> [EXERCISE AIM]
Please give only the number of lines in the listing below that contain "rdLane".
....
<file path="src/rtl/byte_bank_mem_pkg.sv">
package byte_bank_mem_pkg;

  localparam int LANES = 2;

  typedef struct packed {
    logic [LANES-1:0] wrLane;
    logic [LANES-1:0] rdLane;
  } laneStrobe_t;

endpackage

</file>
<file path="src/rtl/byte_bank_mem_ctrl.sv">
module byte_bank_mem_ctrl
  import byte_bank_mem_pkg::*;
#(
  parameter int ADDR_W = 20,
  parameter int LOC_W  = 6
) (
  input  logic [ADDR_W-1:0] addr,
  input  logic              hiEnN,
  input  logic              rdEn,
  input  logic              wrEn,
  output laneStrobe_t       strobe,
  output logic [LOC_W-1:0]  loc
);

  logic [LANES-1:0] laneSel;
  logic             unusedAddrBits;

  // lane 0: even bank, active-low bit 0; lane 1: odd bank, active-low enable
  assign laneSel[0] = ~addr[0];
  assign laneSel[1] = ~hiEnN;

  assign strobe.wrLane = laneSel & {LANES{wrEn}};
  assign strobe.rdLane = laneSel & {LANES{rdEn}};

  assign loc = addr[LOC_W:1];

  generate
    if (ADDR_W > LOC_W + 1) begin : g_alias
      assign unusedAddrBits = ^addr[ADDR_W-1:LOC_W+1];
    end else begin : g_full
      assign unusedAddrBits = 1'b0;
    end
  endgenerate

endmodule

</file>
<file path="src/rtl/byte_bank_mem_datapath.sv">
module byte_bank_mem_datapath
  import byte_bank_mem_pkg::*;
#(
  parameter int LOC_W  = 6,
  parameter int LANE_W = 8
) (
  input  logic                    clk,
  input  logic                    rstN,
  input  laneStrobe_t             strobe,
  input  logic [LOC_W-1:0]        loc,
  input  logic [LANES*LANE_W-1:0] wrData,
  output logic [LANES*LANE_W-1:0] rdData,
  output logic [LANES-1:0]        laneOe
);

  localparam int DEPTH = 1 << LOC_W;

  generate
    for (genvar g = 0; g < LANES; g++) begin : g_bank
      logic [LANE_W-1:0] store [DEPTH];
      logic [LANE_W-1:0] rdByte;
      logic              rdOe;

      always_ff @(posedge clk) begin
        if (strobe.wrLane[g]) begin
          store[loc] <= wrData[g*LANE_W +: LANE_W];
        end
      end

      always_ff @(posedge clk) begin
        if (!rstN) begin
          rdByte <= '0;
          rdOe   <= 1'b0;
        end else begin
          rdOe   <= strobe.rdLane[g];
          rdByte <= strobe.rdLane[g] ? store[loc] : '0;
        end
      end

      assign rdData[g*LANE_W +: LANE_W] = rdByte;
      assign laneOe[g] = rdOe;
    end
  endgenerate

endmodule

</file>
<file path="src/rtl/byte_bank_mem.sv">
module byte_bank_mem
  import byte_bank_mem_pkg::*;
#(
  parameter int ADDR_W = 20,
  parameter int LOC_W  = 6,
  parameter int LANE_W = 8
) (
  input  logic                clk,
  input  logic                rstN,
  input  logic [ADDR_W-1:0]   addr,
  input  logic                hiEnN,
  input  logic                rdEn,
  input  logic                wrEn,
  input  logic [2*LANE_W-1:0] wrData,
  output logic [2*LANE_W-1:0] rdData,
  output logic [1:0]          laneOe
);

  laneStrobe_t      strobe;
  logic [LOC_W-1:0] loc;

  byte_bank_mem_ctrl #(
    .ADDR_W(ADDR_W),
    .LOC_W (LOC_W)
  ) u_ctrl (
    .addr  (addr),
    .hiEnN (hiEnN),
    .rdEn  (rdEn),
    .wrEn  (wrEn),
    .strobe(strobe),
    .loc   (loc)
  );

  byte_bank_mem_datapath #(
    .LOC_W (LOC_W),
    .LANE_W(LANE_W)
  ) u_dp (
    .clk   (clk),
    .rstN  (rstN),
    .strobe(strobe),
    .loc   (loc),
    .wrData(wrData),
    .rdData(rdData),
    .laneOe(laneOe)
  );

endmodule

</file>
....
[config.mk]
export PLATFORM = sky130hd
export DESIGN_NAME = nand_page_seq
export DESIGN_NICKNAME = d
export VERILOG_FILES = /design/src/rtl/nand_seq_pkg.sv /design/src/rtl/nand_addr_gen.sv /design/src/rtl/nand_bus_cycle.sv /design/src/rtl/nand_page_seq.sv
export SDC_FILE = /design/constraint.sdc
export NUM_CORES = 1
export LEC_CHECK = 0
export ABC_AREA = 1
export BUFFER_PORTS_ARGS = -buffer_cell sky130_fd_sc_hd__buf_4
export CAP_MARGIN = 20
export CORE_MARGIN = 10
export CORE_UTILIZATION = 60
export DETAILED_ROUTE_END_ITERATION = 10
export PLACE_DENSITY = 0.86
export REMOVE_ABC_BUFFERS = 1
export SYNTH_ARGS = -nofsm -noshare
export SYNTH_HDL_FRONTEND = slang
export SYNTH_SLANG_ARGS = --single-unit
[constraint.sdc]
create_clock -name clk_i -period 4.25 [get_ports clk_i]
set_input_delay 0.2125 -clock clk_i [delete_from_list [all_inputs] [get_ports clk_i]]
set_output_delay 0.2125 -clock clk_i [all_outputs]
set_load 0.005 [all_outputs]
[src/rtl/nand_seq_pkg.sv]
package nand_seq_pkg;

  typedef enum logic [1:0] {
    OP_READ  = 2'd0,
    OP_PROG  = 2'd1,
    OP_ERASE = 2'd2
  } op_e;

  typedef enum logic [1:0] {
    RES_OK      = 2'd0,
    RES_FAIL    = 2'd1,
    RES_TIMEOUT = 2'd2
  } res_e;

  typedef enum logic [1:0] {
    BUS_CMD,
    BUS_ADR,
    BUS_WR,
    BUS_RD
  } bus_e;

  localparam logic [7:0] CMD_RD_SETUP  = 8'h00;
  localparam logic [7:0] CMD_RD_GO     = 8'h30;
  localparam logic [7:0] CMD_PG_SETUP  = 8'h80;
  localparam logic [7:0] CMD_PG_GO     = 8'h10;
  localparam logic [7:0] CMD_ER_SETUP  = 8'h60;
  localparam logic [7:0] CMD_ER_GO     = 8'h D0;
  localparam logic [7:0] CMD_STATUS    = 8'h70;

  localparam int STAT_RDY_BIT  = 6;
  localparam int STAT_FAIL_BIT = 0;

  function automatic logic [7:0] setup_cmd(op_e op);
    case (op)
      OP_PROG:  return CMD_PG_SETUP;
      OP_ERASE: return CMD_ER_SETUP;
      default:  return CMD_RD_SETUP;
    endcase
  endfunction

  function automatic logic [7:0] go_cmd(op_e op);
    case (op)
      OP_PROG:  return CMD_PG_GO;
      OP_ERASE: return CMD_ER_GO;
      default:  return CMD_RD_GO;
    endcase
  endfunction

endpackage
....
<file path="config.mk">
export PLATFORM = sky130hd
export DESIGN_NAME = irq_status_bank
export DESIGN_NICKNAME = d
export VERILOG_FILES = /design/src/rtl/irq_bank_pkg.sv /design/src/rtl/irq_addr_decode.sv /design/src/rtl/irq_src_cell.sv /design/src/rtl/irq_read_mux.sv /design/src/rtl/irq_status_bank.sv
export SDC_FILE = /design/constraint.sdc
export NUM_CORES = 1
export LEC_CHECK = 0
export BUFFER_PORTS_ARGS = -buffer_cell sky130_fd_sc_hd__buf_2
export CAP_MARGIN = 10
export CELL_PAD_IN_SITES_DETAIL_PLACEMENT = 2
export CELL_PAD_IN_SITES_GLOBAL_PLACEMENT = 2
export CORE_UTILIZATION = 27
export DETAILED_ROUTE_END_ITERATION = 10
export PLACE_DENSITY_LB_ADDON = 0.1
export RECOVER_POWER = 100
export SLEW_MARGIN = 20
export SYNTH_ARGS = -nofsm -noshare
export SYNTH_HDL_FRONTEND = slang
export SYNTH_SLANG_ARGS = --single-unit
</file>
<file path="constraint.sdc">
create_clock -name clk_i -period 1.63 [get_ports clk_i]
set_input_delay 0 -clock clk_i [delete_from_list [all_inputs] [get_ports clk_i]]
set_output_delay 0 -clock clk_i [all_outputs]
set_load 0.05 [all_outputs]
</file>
....
> [RESPONSE TO THIS EXERCISE]
4